(Saved entries)
· · · · · · ·

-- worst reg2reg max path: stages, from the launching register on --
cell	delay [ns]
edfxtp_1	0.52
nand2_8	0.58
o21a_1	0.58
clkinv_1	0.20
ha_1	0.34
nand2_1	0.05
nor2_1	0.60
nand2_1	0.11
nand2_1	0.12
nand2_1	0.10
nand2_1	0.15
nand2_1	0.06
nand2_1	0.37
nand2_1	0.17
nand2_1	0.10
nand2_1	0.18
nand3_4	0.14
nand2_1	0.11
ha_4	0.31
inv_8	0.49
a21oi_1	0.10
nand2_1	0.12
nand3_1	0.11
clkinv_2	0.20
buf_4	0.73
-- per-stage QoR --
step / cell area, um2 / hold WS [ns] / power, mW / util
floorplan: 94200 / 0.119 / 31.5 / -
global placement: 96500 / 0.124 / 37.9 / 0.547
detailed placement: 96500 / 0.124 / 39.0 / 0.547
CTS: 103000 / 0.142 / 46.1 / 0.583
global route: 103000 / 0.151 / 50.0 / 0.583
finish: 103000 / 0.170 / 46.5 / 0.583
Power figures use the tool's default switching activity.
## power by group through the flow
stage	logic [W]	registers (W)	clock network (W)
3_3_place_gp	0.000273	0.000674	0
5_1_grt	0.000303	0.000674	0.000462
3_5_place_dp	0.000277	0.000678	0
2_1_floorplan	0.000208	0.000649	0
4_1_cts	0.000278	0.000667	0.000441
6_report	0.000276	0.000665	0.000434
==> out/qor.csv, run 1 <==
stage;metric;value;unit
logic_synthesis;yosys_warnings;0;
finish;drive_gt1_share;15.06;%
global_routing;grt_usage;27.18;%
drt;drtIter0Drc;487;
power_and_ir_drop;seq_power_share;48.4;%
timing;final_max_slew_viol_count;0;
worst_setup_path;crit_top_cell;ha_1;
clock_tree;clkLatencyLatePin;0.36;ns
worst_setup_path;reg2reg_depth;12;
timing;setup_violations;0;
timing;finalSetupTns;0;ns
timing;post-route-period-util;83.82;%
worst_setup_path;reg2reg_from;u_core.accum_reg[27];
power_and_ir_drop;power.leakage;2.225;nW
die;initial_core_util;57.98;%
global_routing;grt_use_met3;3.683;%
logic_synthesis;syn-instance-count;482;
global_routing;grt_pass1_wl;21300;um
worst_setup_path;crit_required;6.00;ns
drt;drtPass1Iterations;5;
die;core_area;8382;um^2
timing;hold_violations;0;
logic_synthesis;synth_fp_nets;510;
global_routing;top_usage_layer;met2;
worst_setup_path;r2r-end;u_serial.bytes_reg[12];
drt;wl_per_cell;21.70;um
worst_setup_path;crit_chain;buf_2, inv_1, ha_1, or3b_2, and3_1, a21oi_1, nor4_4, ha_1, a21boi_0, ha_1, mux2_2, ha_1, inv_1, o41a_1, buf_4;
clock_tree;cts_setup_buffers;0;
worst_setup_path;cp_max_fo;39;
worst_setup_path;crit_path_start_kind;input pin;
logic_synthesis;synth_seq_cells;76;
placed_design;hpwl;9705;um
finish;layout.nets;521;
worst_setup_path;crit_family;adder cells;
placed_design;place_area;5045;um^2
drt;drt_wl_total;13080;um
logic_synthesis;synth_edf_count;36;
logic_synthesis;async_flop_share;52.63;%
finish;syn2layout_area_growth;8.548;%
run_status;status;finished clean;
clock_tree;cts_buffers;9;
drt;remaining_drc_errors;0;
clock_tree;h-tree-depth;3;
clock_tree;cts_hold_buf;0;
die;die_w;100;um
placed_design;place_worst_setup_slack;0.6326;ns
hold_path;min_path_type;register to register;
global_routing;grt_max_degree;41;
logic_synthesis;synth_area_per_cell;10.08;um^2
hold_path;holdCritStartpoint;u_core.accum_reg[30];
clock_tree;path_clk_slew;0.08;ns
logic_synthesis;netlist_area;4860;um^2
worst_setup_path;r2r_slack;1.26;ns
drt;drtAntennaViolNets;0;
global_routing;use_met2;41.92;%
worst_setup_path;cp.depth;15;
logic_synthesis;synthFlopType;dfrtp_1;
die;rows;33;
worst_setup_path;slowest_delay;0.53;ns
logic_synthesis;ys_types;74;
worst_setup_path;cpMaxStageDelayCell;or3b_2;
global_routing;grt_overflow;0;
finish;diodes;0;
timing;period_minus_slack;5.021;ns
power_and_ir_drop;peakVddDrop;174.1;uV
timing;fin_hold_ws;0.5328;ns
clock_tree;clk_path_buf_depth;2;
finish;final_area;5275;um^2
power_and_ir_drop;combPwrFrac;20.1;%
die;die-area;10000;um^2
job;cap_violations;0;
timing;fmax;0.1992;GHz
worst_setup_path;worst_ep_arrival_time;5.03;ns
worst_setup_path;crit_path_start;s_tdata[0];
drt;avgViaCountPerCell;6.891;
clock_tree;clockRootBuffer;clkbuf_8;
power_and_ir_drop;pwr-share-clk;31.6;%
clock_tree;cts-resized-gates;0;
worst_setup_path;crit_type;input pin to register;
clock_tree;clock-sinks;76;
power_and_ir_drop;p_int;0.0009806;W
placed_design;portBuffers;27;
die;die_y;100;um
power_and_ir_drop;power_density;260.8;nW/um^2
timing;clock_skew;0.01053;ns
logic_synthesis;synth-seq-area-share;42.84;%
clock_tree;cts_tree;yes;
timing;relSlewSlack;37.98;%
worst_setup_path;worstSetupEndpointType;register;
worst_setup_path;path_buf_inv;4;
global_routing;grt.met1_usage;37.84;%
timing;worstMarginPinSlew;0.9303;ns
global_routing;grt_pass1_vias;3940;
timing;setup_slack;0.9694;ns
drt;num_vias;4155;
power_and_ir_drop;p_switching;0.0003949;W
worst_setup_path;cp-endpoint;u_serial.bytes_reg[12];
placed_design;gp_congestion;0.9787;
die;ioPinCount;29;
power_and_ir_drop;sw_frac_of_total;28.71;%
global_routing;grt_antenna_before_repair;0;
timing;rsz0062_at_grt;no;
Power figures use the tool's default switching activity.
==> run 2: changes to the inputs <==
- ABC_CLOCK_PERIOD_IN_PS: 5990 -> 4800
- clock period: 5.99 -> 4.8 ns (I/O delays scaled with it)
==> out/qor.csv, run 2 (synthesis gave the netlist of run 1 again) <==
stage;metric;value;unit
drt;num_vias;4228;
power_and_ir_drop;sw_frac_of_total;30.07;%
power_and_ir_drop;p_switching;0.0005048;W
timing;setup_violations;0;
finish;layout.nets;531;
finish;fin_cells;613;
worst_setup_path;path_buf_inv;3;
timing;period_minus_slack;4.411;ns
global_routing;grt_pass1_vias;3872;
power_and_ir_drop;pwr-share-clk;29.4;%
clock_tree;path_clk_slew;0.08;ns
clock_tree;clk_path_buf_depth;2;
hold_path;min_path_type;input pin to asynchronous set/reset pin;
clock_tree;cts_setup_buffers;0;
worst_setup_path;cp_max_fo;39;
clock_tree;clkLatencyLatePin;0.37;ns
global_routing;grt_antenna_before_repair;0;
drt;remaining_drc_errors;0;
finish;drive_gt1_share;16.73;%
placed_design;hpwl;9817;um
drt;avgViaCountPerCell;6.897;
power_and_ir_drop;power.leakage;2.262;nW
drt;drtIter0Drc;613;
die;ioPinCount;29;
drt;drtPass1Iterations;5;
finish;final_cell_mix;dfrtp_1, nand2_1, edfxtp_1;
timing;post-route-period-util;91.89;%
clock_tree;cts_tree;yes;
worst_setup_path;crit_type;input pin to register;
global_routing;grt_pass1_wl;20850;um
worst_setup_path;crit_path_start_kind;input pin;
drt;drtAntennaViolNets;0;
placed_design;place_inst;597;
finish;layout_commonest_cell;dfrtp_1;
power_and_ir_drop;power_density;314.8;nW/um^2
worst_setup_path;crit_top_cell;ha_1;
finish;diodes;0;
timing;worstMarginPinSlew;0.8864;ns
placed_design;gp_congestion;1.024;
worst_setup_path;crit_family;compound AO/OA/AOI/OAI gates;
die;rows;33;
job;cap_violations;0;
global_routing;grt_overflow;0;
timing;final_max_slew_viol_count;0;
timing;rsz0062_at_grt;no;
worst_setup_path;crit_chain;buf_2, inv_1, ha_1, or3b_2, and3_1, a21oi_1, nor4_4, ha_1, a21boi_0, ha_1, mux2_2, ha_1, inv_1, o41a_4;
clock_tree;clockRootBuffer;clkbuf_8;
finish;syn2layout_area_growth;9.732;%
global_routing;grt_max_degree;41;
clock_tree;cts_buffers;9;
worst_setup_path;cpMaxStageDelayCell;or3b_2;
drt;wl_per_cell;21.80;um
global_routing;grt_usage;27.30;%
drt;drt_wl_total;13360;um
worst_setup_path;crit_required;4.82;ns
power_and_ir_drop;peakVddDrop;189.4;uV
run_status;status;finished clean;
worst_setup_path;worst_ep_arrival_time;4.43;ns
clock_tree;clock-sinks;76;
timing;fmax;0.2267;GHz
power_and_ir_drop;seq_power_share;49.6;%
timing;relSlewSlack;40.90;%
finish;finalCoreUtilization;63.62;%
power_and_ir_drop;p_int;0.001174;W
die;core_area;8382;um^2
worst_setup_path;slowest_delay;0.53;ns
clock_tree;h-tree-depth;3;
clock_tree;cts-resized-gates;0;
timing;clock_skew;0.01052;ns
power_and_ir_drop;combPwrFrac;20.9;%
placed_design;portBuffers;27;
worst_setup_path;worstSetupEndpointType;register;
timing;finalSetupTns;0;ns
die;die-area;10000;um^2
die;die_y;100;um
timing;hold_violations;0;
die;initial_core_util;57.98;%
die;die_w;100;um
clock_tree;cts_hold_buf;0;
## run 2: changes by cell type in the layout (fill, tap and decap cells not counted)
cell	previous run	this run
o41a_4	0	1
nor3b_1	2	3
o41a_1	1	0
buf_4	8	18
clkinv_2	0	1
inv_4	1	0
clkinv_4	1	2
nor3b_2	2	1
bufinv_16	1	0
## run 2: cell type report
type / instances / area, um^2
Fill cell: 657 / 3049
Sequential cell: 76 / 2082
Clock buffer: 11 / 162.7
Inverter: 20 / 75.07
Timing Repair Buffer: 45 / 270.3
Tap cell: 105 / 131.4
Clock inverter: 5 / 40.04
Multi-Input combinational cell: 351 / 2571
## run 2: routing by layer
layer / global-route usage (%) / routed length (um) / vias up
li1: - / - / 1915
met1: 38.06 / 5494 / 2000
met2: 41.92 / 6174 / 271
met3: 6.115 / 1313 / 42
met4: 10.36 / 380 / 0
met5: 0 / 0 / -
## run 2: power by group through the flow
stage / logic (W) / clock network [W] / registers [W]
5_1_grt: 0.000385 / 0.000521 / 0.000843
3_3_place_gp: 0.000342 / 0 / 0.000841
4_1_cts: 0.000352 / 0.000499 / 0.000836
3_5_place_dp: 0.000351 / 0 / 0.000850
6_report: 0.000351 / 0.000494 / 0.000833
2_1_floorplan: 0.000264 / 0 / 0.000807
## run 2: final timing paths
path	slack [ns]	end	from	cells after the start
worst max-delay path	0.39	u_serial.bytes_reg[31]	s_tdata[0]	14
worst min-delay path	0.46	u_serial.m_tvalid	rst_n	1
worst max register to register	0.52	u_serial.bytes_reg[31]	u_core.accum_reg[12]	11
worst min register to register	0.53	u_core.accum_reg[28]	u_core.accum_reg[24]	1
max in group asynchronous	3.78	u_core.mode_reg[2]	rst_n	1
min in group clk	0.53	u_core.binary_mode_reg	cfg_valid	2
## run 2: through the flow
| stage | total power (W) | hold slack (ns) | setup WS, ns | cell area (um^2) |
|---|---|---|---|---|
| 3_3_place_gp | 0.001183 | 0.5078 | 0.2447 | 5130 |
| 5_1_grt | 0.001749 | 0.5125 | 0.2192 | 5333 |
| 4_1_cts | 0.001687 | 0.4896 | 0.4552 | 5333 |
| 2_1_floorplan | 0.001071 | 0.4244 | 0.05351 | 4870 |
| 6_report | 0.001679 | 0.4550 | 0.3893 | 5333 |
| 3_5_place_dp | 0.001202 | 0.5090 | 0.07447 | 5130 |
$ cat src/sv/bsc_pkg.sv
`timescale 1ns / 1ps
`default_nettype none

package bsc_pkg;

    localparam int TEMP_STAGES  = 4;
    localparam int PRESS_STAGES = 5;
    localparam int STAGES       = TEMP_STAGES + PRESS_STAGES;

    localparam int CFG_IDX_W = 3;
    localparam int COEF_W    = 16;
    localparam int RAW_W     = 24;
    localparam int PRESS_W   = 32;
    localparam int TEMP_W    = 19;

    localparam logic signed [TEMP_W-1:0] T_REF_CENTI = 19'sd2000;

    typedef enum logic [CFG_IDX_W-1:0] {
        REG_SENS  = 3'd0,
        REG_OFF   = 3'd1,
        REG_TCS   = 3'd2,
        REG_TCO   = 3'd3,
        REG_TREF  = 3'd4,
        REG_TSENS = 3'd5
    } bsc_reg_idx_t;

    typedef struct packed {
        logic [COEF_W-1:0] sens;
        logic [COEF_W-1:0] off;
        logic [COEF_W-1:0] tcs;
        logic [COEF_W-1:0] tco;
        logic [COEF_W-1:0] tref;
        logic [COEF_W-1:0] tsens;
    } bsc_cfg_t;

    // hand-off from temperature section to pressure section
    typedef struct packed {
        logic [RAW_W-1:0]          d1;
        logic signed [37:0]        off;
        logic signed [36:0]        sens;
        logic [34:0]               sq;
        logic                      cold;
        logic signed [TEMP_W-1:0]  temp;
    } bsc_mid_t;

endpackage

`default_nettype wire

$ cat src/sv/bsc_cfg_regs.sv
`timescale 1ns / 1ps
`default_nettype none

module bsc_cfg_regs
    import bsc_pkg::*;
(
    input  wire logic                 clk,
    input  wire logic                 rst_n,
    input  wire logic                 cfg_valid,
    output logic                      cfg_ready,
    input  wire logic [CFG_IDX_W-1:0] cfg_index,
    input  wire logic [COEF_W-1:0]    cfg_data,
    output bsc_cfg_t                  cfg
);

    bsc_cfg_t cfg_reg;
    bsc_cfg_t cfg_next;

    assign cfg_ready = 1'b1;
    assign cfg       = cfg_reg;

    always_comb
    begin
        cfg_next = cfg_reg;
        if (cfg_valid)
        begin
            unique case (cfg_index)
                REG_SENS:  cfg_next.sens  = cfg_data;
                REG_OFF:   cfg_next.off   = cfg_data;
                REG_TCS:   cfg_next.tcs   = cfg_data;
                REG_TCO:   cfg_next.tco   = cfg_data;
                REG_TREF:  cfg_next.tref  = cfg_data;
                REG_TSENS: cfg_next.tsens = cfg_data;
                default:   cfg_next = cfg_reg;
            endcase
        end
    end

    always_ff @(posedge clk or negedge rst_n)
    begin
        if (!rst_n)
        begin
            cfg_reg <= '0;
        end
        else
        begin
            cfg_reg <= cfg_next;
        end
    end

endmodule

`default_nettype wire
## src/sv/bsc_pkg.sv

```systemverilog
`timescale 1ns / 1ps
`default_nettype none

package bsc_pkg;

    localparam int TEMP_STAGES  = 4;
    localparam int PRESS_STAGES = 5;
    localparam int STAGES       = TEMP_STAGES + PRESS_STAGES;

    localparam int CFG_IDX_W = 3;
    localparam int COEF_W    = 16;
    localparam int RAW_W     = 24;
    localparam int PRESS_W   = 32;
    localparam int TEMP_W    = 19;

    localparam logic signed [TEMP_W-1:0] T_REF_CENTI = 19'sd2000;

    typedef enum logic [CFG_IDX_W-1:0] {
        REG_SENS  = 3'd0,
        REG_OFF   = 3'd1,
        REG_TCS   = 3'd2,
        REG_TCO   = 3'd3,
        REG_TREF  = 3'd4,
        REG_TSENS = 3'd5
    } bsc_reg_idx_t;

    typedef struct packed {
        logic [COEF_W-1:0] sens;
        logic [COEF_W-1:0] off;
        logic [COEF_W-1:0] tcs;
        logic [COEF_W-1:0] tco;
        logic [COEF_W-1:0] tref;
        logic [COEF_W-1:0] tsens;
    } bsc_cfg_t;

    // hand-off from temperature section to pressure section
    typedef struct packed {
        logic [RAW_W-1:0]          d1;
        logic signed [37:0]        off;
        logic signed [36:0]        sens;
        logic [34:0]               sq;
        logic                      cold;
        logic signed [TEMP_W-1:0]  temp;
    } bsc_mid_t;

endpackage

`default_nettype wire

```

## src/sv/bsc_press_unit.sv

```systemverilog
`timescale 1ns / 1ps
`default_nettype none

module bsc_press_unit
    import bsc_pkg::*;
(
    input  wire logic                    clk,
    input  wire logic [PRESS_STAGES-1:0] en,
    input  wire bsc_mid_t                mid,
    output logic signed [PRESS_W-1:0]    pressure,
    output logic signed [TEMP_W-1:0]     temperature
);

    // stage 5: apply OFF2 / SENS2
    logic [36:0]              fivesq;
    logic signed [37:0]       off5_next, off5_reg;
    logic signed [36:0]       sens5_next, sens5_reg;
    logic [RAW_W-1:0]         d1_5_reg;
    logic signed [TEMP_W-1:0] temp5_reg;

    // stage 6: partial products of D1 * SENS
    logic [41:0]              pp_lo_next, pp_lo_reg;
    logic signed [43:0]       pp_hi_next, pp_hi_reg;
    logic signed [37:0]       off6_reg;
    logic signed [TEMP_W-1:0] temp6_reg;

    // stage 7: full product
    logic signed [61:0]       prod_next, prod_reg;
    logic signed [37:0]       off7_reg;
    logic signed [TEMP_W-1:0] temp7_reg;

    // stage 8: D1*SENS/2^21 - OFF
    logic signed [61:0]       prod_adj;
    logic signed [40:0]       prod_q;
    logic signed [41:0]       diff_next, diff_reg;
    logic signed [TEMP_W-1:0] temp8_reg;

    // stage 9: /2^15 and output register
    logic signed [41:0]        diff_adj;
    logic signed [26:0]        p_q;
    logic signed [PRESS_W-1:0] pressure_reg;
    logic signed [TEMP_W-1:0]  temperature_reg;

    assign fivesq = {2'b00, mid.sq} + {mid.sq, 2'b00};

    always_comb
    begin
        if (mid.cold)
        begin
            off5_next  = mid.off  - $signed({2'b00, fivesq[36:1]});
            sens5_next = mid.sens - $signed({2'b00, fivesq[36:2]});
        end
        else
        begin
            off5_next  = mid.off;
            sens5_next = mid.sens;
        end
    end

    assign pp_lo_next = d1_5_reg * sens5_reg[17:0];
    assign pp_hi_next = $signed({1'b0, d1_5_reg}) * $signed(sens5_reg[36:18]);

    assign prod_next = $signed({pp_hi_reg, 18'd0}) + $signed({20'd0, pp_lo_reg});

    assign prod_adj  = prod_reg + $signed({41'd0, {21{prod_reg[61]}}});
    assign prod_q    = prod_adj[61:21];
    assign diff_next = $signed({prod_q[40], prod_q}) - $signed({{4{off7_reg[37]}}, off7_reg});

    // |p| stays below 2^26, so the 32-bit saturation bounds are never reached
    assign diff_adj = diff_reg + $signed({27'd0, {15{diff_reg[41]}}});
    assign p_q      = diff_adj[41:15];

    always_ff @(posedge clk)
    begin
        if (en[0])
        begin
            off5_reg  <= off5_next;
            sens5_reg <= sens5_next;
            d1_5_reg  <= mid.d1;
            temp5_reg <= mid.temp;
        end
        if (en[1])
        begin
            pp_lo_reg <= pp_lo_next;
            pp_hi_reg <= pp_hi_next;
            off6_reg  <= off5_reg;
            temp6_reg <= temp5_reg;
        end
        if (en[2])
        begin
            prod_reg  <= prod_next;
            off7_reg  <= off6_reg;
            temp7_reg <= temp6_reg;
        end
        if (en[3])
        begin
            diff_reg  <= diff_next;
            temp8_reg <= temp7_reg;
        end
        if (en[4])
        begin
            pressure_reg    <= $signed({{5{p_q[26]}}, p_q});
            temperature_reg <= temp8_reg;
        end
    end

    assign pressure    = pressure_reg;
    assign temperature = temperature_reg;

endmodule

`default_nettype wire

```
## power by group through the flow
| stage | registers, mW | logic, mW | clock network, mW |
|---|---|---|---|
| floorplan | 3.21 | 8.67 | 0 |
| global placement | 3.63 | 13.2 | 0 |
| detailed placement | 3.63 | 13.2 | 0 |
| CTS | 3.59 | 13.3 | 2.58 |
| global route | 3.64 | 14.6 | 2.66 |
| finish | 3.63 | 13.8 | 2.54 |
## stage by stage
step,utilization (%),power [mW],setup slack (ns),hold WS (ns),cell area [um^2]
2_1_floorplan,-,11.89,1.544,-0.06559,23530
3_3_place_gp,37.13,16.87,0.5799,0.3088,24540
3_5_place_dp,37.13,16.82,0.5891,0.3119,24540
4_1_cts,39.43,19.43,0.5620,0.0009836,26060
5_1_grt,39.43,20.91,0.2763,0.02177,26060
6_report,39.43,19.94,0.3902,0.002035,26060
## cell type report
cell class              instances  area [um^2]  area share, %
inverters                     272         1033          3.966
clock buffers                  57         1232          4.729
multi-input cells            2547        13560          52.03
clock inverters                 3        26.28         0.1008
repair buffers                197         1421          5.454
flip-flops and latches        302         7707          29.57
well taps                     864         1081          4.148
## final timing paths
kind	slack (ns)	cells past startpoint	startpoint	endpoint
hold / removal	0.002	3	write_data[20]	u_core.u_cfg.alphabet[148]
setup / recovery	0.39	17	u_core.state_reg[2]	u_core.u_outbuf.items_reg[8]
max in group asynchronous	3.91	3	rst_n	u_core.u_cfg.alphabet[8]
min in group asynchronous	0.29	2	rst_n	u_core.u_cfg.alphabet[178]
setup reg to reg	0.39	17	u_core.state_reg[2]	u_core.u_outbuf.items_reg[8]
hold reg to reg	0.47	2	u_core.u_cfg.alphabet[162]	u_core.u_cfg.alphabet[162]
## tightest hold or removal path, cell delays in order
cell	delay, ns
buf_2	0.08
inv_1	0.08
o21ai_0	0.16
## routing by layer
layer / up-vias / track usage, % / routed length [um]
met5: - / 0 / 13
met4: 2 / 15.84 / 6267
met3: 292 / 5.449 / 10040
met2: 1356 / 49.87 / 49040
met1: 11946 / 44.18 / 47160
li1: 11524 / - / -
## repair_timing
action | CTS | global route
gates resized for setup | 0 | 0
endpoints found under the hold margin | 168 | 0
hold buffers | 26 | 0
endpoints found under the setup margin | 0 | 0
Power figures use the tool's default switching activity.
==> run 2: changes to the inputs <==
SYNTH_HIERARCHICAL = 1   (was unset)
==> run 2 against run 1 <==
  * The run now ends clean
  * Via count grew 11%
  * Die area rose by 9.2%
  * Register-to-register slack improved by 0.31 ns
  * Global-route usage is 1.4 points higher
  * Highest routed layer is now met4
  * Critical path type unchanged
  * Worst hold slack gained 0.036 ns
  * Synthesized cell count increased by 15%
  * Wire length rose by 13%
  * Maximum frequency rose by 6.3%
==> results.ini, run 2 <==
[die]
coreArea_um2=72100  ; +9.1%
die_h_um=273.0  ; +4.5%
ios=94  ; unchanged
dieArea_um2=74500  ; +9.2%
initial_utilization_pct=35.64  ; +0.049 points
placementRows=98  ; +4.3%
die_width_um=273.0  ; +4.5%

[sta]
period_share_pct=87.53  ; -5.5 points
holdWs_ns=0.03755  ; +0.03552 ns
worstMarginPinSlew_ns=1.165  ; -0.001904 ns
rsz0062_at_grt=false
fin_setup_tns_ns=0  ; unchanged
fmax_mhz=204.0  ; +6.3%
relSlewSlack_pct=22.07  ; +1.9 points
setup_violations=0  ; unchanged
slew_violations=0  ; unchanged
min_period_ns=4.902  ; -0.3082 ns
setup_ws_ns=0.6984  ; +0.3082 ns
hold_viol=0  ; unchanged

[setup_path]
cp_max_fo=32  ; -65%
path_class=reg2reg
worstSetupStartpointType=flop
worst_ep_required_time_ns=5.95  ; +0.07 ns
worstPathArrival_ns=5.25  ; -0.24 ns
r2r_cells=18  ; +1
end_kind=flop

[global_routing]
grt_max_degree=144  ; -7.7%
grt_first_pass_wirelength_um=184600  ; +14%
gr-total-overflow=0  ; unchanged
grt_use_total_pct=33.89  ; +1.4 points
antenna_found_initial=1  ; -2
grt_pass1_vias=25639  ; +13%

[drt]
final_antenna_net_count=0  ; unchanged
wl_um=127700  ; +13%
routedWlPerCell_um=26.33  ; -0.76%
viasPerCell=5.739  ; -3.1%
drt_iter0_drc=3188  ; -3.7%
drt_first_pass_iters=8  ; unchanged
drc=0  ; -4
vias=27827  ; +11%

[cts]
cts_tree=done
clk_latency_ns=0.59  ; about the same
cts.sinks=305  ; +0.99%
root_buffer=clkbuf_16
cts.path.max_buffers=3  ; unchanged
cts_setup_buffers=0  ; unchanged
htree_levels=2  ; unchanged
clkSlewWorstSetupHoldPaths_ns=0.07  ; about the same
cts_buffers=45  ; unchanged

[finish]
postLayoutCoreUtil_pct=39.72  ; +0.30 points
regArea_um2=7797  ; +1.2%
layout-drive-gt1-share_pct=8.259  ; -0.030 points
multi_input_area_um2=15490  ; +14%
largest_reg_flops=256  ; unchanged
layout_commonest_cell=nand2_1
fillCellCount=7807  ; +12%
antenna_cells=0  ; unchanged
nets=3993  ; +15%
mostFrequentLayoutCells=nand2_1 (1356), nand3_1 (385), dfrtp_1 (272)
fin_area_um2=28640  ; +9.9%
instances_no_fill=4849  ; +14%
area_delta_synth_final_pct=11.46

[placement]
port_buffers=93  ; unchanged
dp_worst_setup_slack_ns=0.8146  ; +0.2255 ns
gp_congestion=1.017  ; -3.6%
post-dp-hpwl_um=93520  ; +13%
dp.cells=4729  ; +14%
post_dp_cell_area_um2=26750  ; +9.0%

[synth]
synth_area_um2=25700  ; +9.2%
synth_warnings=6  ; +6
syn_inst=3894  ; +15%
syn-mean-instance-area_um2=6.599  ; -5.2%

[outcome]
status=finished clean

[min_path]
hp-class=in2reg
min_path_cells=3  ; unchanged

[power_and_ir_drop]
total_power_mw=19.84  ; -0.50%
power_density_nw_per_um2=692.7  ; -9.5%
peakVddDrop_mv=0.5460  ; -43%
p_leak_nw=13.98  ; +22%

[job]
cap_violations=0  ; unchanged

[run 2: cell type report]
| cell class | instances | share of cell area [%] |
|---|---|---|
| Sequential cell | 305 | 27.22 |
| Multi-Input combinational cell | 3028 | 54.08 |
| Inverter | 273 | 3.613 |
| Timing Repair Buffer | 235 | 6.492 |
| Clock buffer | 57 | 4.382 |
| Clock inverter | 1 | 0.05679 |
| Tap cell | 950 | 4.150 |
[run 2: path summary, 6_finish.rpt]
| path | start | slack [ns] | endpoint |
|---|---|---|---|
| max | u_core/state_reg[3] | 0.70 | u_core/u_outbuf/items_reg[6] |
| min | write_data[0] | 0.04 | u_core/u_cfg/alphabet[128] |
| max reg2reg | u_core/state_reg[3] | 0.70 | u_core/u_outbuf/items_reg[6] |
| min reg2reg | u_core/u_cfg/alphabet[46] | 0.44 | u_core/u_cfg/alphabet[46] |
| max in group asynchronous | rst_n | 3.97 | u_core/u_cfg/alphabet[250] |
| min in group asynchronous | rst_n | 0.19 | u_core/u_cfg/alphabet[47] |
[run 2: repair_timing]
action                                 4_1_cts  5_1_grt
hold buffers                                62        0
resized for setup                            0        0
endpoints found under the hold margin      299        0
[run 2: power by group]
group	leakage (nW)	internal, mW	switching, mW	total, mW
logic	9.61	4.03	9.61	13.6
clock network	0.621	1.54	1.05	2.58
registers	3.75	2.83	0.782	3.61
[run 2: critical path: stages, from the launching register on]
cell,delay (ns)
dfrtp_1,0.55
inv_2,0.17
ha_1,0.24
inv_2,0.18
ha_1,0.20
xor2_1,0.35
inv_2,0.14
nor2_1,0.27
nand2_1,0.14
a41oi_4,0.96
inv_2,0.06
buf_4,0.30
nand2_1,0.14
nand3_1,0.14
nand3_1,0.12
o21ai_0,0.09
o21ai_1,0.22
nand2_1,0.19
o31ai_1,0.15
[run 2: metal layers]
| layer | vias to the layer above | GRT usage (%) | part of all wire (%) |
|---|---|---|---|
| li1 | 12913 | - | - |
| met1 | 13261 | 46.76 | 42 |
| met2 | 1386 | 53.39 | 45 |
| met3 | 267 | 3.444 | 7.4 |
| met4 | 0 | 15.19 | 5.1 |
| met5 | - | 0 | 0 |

· · · · · · ·

WHAT THE TASK ASKS:
In the entries above, please find the line with "worst max register" and the line with "0.3893 | 5333 |", then write out exactly those two lines and every line between them, and nothing more.

RESULT OF THIS EXERCISE:
worst max register to register	0.52	u_serial.bytes_reg[31]	u_core.accum_reg[12]	11
worst min register to register	0.53	u_core.accum_reg[28]	u_core.accum_reg[24]	1
max in group asynchronous	3.78	u_core.mode_reg[2]	rst_n	1
min in group clk	0.53	u_core.binary_mode_reg	cfg_valid	2
## run 2: through the flow
| stage | total power (W) | hold slack (ns) | setup WS, ns | cell area (um^2) |
|---|---|---|---|---|
| 3_3_place_gp | 0.001183 | 0.5078 | 0.2447 | 5130 |
| 5_1_grt | 0.001749 | 0.5125 | 0.2192 | 5333 |
| 4_1_cts | 0.001687 | 0.4896 | 0.4552 | 5333 |
| 2_1_floorplan | 0.001071 | 0.4244 | 0.05351 | 4870 |
| 6_report | 0.001679 | 0.4550 | 0.3893 | 5333 |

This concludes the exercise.